The last step in UMI resolution is quantifying the abundance of each gene using the resolved UMI graph.
For approaches that discard multi-gene ECs, the molecule count vector for the genes in the current cell being processed (or count vector for short) is generated by counting the number of ECs labeled with each gene.
On the other hand, approaches that process, rather than discard, multi-gene ECs usually resolve the ambiguity by applying some statistical inference procedure.
For example, {cite:t}`Srivastava2019` introduce an expectation-maximization (EM) approach for probabilistically assigning multi-gene UMIs, and related EM algorithms have also been introduced as optional steps in subsequent tools {cite}`Melsted2021,Kaminow2021,raw:He2022`.
In this model, the collapsed-EC-to-gene assignments are latent variables, and the deduplicated molecule count of genes are the main parameters.
Intuitively, evidence from gene-unique ECs will be used to help probabilistically apportion the multi-gene ECs.
The EM algorithm seeks the parameters that together have the (locally) highest likelihood of generating the observed ECs.

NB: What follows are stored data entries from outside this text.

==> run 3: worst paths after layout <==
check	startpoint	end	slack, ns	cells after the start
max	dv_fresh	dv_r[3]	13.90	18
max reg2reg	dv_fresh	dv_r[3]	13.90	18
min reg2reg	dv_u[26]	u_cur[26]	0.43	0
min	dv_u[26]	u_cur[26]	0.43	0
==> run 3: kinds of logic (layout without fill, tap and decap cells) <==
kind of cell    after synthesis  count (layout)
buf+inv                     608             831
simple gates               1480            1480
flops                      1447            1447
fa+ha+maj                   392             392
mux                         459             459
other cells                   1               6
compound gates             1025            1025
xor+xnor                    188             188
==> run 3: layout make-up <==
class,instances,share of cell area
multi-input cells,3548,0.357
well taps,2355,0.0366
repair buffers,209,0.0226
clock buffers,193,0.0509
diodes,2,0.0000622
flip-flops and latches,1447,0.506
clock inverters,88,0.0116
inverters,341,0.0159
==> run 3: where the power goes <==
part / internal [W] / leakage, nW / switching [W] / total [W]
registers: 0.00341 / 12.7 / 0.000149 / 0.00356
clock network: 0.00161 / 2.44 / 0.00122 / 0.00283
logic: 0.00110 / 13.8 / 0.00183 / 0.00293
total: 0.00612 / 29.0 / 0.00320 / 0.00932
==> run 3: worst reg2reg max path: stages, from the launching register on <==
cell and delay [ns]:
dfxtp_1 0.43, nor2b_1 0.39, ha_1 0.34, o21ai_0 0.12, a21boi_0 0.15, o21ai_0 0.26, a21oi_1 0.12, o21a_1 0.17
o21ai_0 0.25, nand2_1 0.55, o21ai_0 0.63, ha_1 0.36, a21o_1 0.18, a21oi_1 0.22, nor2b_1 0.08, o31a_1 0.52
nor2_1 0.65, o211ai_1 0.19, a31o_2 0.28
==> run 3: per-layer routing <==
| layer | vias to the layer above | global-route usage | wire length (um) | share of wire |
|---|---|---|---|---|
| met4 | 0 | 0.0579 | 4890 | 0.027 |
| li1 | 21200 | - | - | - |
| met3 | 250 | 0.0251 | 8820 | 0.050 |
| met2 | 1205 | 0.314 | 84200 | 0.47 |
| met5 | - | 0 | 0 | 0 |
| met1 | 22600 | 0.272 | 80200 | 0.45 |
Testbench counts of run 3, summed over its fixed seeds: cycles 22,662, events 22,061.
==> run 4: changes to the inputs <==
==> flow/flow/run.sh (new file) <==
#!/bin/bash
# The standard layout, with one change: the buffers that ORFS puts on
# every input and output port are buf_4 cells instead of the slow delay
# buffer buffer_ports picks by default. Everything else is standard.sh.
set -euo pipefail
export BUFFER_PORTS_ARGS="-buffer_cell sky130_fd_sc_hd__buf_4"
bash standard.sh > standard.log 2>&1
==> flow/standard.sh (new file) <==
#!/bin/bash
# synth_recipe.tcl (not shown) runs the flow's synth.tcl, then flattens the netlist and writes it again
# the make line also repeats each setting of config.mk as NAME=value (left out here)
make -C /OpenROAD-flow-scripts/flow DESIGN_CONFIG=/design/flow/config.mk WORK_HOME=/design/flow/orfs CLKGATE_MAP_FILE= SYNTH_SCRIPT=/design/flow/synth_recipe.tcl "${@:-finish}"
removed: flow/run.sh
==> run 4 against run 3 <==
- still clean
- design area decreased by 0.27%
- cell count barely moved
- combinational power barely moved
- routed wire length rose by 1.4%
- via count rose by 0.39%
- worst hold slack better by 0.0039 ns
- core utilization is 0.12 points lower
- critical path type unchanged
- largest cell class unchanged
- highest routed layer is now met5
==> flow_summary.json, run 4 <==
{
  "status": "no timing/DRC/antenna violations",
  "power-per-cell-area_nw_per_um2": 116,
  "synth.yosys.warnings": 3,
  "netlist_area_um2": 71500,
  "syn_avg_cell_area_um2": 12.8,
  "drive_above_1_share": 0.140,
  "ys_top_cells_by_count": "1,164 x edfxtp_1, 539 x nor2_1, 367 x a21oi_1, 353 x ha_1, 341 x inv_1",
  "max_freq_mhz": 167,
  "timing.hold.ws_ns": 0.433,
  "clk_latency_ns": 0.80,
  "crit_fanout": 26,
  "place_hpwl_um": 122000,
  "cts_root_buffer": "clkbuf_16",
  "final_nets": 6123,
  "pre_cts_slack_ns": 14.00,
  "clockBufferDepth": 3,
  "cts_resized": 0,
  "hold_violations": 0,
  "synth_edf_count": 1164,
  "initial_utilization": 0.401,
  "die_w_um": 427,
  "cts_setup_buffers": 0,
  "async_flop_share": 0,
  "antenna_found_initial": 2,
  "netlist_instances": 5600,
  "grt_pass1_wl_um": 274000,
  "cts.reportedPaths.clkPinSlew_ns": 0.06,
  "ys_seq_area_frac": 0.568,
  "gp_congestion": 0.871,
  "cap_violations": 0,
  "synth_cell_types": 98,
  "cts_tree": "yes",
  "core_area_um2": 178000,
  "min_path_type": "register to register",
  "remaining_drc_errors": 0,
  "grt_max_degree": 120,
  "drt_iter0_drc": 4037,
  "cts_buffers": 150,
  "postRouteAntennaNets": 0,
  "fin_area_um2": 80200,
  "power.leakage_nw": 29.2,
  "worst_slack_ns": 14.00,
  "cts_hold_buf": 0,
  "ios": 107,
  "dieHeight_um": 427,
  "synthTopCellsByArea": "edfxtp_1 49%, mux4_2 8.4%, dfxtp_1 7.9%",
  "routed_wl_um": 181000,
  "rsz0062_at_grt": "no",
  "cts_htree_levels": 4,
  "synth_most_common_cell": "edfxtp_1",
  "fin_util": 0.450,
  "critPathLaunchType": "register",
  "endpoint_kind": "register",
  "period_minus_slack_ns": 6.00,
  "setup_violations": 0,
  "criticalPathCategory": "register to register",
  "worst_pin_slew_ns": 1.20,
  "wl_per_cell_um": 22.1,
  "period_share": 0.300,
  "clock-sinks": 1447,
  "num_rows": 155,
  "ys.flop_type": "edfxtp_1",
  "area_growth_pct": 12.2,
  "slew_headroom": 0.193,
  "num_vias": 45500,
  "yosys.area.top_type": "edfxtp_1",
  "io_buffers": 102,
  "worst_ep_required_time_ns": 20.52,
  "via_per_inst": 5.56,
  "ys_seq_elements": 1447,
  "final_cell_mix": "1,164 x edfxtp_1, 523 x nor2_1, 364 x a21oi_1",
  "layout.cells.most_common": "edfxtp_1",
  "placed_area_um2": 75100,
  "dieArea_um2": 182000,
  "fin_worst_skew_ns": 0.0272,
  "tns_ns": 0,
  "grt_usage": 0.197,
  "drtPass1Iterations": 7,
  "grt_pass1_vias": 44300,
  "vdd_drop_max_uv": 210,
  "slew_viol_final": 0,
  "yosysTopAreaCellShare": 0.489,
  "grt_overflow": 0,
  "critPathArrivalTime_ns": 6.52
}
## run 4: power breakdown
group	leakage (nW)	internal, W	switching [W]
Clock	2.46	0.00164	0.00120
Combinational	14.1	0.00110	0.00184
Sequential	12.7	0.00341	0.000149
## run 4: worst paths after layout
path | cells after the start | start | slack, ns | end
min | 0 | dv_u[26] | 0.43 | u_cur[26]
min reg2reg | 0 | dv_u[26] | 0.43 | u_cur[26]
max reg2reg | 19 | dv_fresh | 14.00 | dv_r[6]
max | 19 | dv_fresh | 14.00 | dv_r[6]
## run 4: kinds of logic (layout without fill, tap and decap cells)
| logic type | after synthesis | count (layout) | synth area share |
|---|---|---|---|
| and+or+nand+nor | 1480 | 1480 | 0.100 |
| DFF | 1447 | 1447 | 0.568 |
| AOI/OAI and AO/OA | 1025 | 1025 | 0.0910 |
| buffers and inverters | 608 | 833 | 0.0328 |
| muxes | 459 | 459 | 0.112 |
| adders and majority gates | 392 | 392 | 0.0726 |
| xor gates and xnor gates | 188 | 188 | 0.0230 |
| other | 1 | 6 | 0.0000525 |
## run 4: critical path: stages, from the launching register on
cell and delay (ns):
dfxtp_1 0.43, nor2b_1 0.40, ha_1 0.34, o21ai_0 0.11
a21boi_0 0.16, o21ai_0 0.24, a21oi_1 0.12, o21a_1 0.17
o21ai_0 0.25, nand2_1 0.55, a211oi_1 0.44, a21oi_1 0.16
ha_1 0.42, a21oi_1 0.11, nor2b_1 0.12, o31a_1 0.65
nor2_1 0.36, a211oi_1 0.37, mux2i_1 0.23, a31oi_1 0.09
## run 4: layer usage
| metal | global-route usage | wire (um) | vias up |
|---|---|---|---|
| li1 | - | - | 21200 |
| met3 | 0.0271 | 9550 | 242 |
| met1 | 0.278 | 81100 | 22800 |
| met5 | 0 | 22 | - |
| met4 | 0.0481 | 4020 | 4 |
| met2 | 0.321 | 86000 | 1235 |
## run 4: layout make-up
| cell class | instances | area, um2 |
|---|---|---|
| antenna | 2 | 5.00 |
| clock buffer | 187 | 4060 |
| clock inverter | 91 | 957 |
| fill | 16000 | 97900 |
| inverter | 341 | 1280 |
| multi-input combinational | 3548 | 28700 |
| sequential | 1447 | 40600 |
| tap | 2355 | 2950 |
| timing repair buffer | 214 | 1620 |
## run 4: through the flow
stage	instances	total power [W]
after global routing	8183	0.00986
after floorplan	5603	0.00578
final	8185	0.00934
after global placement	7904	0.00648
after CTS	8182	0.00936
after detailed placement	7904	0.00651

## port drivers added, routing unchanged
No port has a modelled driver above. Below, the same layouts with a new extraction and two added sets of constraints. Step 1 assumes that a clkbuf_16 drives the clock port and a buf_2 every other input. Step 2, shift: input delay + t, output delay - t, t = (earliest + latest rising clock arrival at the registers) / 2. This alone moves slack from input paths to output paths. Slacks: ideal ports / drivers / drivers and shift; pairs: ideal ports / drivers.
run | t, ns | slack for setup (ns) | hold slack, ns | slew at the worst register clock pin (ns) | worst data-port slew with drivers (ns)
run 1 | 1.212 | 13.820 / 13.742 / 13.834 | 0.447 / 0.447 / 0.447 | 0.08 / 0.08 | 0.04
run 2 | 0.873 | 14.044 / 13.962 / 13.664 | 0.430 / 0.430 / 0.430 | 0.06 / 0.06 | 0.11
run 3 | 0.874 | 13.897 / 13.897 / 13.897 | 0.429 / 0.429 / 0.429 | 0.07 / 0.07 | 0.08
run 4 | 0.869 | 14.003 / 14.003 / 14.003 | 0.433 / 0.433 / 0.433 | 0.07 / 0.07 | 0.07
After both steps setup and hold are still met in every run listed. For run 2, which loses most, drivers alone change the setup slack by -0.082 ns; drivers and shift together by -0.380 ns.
This design comes from an exercise in tuning for small area, a short achievable clock period and few clock cycles on the open sky130 flow, not from production work.
Function was checked by simulation only, so behaviour that the tests miss may differ from the original.

<file path="flow/constraint.sdc">
create_clock -name core_clock -period 35.0 [get_ports {clk}]
set_input_delay 7.0000 -clock core_clock [delete_from_list [all_inputs] [get_ports {clk}]]
set_output_delay 7.0000 -clock core_clock [all_outputs]
set_load 0.01 [all_outputs]
</file>
<file path="flow/standard.sh">
#!/bin/bash
# synth_recipe.tcl (not shown) runs the flow's synth.tcl, then flattens the netlist and writes it again
# the make line also repeats each setting of config.mk as NAME=value (left out here)
make -C /OpenROAD-flow-scripts/flow DESIGN_CONFIG=/design/flow/config.mk WORK_HOME=/design/flow/orfs CLKGATE_MAP_FILE= SYNTH_SCRIPT=/design/flow/synth_recipe.tcl "${@:-finish}"
</file>
<file path="flow/design.v">
module salsa20_add32 (
    input  wire [31:0] a,
    input  wire [31:0] b,
    output wire [31:0] s
);
    wire [31:0] p0 = a ^ b;
    wire [31:0] g0 = a & b;
    wire [31:0] g [0:5];
    wire [31:0] p [0:5];
    assign g[0] = g0;
    assign p[0] = p0;
    genvar l, i;
    generate
        for (l = 0; l < 5; l = l + 1) begin : g_lvl
            for (i = 0; i < 32; i = i + 1) begin : g_bit
                if ((i >> l) & 1) begin : g_comb
                    localparam integer J = ((i >> l) << l) - 1;
                    assign g[l+1][i] = g[l][i] | (p[l][i] & g[l][J]);
                    assign p[l+1][i] = p[l][i] & p[l][J];
                end else begin : g_pass
                    assign g[l+1][i] = g[l][i];
                    assign p[l+1][i] = p[l][i];
                end
            end
        end
    endgenerate
    assign s = p0 ^ {g[5][30:0], 1'b0};
endmodule
module salsa20_qr (
    input  wire [31:0] a_i,
    input  wire [31:0] b_i,
    input  wire [31:0] c_i,
    input  wire [31:0] d_i,
    output wire [31:0] a_o,
    output wire [31:0] b_o,
    output wire [31:0] c_o,
    output wire [31:0] d_o
);
    wire [31:0] s1, s2, s3, s4;
    salsa20_add32 u_s1 (.a(a_i), .b(d_i), .s(s1));
    wire [31:0] b1 = b_i ^ {s1[24:0], s1[31:25]};    
    salsa20_add32 u_s2 (.a(b1), .b(a_i), .s(s2));
    wire [31:0] c1 = c_i ^ {s2[22:0], s2[31:23]};    
    salsa20_add32 u_s3 (.a(c1), .b(b1), .s(s3));
    wire [31:0] d1 = d_i ^ {s3[18:0], s3[31:19]};    
    salsa20_add32 u_s4 (.a(d1), .b(c1), .s(s4));
    wire [31:0] a1 = a_i ^ {s4[13:0], s4[31:14]};    
    assign a_o = a1;
    assign b_o = b1;
    assign c_o = c1;
    assign d_o = d1;
endmodule
module salsa20_round (
    input  wire [511:0] x_i,
    output wire [511:0] x_o      
);
    wire [31:0] x [0:15];
    wire [31:0] y [0:15];    
    genvar i;
    generate
        for (i = 0; i < 16; i = i + 1) begin : g_words
            assign x[i] = x_i[32*i +: 32];
            assign x_o[32*i +: 32] = y[4*(i%4) + i/4];
        end
    endgenerate
    salsa20_qr u_c0 (.a_i(x[0]),  .b_i(x[4]),  .c_i(x[8]),  .d_i(x[12]),
                     .a_o(y[0]),  .b_o(y[4]),  .c_o(y[8]),  .d_o(y[12]));
    salsa20_qr u_c1 (.a_i(x[5]),  .b_i(x[9]),  .c_i(x[13]), .d_i(x[1]),
                     .a_o(y[5]),  .b_o(y[9]),  .c_o(y[13]), .d_o(y[1]));
    salsa20_qr u_c2 (.a_i(x[10]), .b_i(x[14]), .c_i(x[2]),  .d_i(x[6]),
                     .a_o(y[10]), .b_o(y[14]), .c_o(y[2]),  .d_o(y[6]));
    salsa20_qr u_c3 (.a_i(x[15]), .b_i(x[3]),  .c_i(x[7]),  .d_i(x[11]),
                     .a_o(y[15]), .b_o(y[3]),  .c_o(y[7]),  .d_o(y[11]));
endmodule
module xsalsa20_ksg (
    input  wire         clk,
    input  wire         rst,
    input  wire         cmd_valid,
    output wire         cmd_ready,
    input  wire [255:0] cmd_key,
    input  wire [191:0] cmd_nonce,
    input  wire [63:0]  cmd_ctr,
    input  wire [15:0]  cmd_nblocks,
    output wire         ks_valid,
    input  wire         ks_ready,
    output wire [511:0] ks_data,
    output wire         ks_last
);
    localparam [31:0] SIGMA0 = 32'h61707865;
    localparam [31:0] SIGMA1 = 32'h3320646e;
    localparam [31:0] SIGMA2 = 32'h79622d32;
    localparam [31:0] SIGMA3 = 32'h6b206574;
    localparam [1:0] S_IDLE  = 2'd0;   
    localparam [1:0] S_ROUND = 2'd1;   
    localparam [1:0] S_LOAD  = 2'd2;   
    localparam [1:0] S_OUT   = 2'd3;   
    reg [1:0]   state;
    reg         hs;          
    reg [4:0]   round;       
    reg [511:0] x;           
    reg [255:0] subkey;
    reg [63:0]  ntail;       
    reg [63:0]  ctr;         
    reg [15:0]  remaining;   
    wire [511:0] x_r;
    salsa20_round u_round (.x_i(x), .x_o(x_r));
    function [511:0] load_state;
        input [255:0] k;
        input [127:0] v;
        begin
            load_state = {SIGMA3, k[255:128], SIGMA2, v, SIGMA1, k[127:0], SIGMA0};
        end
    endfunction
    wire [63:0]  ctr_inc  = ctr + 64'd1;
    wire [63:0]  ctr_load = (state == S_OUT) ? ctr_inc : ctr;
    wire [511:0] hs_init  = load_state(cmd_key, cmd_nonce[127:0]);
    wire [511:0] blk_init = load_state(subkey, {ctr_load, ntail});
    wire [511:0] j        = load_state(subkey, {ctr, ntail});
    wire last_round = (round == 5'd19);
    wire last_block = (remaining == 16'd1);
    always @(posedge clk) begin
        if (rst) begin
            state     <= S_IDLE;
            round     <= 5'd0;
            remaining <= 16'd0;
        end else begin
            case (state)
                S_IDLE: begin
                    if (cmd_valid) begin
                        x         <= hs_init;
                        ntail     <= cmd_nonce[191:128];
                        ctr       <= cmd_ctr;
                        remaining <= cmd_nblocks;
                        hs        <= 1'b1;
                        round     <= 5'd0;
                        state     <= S_ROUND;
                    end
                end
                S_ROUND: begin
                    x     <= x_r;
                    round <= last_round ? 5'd0 : round + 5'd1;
                    if (last_round) begin
                        if (hs) begin
                            subkey <= {x_r[32*9 +: 32], x_r[32*8 +: 32], x_r[32*7 +: 32], x_r[32*6 +: 32],
                                       x_r[32*15 +: 32], x_r[32*10 +: 32], x_r[32*5 +: 32], x_r[32*0 +: 32]};
                            state  <= S_LOAD;
                        end else begin
                            state  <= S_OUT;
                        end
                    end
                end
                S_LOAD: begin
                    x     <= blk_init;
                    hs    <= 1'b0;
                    state <= S_ROUND;
                end
                S_OUT: begin
                    if (ks_ready) begin
                        remaining <= remaining - 16'd1;
                        if (last_block) begin
                            state <= S_IDLE;
                        end else begin
                            x     <= blk_init;
                            ctr   <= ctr_inc;
                            state <= S_ROUND;
                        end
                    end
                end
                default: state <= S_IDLE;
            endcase
        end
    end
    genvar w;
    generate
        for (w = 0; w < 16; w = w + 1) begin : g_ff
            salsa20_add32 u_ff (.a(x[32*w +: 32]), .b(j[32*w +: 32]), .s(ks_data[32*w +: 32]));
        end
    endgenerate
    assign cmd_ready = (state == S_IDLE);
    assign ks_valid  = (state == S_OUT);
    assign ks_last   = last_block;
endmodule
</file>
<file path="flow/config.mk">
export PLATFORM = sky130hd
export DESIGN_NAME = xsalsa20_ksg
export DESIGN_NICKNAME = xsalsa20_ksg
export VERILOG_FILES = /design/flow/design.v
export SDC_FILE = /design/flow/constraint.sdc
export NUM_CORES = 4
export LEC_CHECK = 0
export CAP_MARGIN = 20
export CORE_MARGIN = 2
export CORE_UTILIZATION = 30
export SLEW_MARGIN = 20
</file>
<file path="flow/flow/run.sh">
#!/bin/bash
# The standard layout (standard.sh: the standard synthesis and ORFS steps)
# with two changes in how the layout is made; the clock period, the SDC and
# every check are unchanged:
#  * the resizer's timing repair is asked for extra setup slack, so the round
#    logic is sized for speed instead of being left at the minimum sizes that
#    already meet the 35 ns clock;
#  * every input and output port still gets its own buffer, but a plain
#    buf_1 instead of the delay cell buffer_ports picks by default (the
#    repair steps resize it where a port needs more drive).
set -euo pipefail
MARGIN=${REPAIR_MARGIN:-23.4}
bash standard.sh SETUP_SLACK_MARGIN=$MARGIN \
    "BUFFER_PORTS_ARGS=-buffer_cell sky130_fd_sc_hd__buf_1" \
    finish > standard_flow.log 2>&1
</file>
==> impl_metrics.yaml, run 1 <==
global_route:
  grt_pass1_vias: 69786
  grt_antenna_before_repair: 125
  grt-ovfl-total: 0
  grt_pass1_wl_mm: 646.7
  grt_usage_pct: 36.76
  grt_max_degree: 160
clock_tree:
  clockBufferDepth: 3
  cts_tree: "yes"
  cts_max_level: 3
  path_clk_slew_ps: 70
  cts-root-buf: "clkbuf_16"
  cts_buffers: 116
  clock_latency_ps: 830
  cts_sinks: 920
  ctsHoldBuffers: 0
floorplan:
  die_h_um: 512.0
  die-area_um2: 262200
  io_pins: 1047
  die_x_um: 512.0
  rows: 186
  start_util_pct: 30.16
  coreArea_um2: 256700
yosys:
  syn_avg_cell_area_um2: 9.990
  synth_seq_area_share_pct: 35.38
  synth_enable_flop_cells: 897
  synth_seq_cells: 920
  post_synth_instance_area_um2: 77430
  synthFlopType: "edfxtp_1"
  synthCells: 7750
  synth_cell_types: 113
  synth_warnings: 3
  synth_fp_nets: 9287
  synthArstFlopShare_pct: 0
timing:
  skew_ps: 53.22
  worst_pin_slew_ps: 1353
  holdWs_ps: 484.6
  setup_viol: 0
  relSlewSlack_pct: 9.119
  fmax_mhz: 86.04
  rsz0062_at_grt: "true"
  period_needed_ps: 11620
  finalHoldViolCount: 0
  slew_violations: 0
  tns_ps: 0
  fin_crit_sh_pct: 33.21
min_path:
  hold_path_class: "reg -> reg"
route:
  drtIter0Drc: 10316
  wl_mm: 500.6
  ant_nets: 0
  firstDrtPassIters: 8
  wl_per_cell_um: 39.61
  avgViaCountPerCell: 5.876
  drc_errors: 0
  num_vias: 74264
setup_path:
  cp-end-kind: "output pin"
  path_max_fanout: 4
  start_kind: "flip-flop"
  cpPeakStageDelay_ps: 960
  crit_type: "reg -> out"
  worstPathArrival_ps: 4620
  worst_ep_required_time_ps: 28000
  cpMostUsedCell: "nor2_1"
  reg2reg_slack_ps: 23660
  slowest_stage: "xnor2_1"
  crit_chain: "ha_1 > inv_1 > fa_1 > nor2b_2 > o211ai_1 > and3_1 > o41ai_4 > buf_4 > and2_1 > o21a_1 > nor2_1 > nor2b_1 > nor2_1 > xnor2_1 > buf_1"
placement:
  gp_congestion: 1.113
  io_buffers: 1046
  dp_hpwl_mm: 418.6
finish:
  final_common_cell: "buf_1"
  final_core_util_pct: 36.58
  final_cell_mix: "1039 x buf_1, 897 x edfxtp_1, 859 x ha_1"
  area_growth_pct: 21.28
  drive_above_1_share_pct: 10.60
  fillers: 26179
  final_nets: 10626
run_status:
  status: "timing/DRC/antenna clean"
job:
  max-cap-violations: 0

Usually, the UMI resolution and quantification process described above will be performed separately for each cell, represented by a corrected CB, to create a complete count matrix for all genes in all cells.
However, the relative paucity of per-cell information in high-throughput single-cell samples limits the evidence available when performing UMI resolution, which in turn limits the potential efficacy of model-based solutions like the statistical inference procedure described above.

(raw-proc:count-qc)=

## Count matrix quality control

Once a count matrix has been generated, it is important to perform a quality control (QC) assessment.
There are several distinct assessments that generally fall under the rubric of quality control.
Basic global metrics are often recorded and reported to help assess the overall quality of the sequencing measurement itself.
These metrics consist of quantities such as the total fraction of mapped reads, the distribution of distinct UMIs observed per cell, the distribution of UMI deduplication rates, the distribution of detected genes per cell, etc.
These and similar metrics are often recorded by the quantification tools themselves {cite}`raw:Zheng2017,Kaminow2021,Melsted2021,raw:He2022` since they arise naturally and can be computed during the process of read mapping, cell barcode correction, and UMI resolution.
Likewise, there exist several tools to help organize and visualize these basic metrics, such as the [Loupe browser](https://support.10xgenomics.com/single-cell-gene-expression/software/visualization/latest/what-is-loupe-cell-browser), [alevinQC](https://github.com/csoneson/alevinQC), or a [kb_python report](https://github.com/pachterlab/kb_python), depending upon the quantification pipeline being used.
Beyond these basic global metrics, at this stage of analysis, QC metrics are designed primarily to help determine which cells (CBs) have been sequenced "successfully", and which exhibit artifacts that warrant filtering or correction.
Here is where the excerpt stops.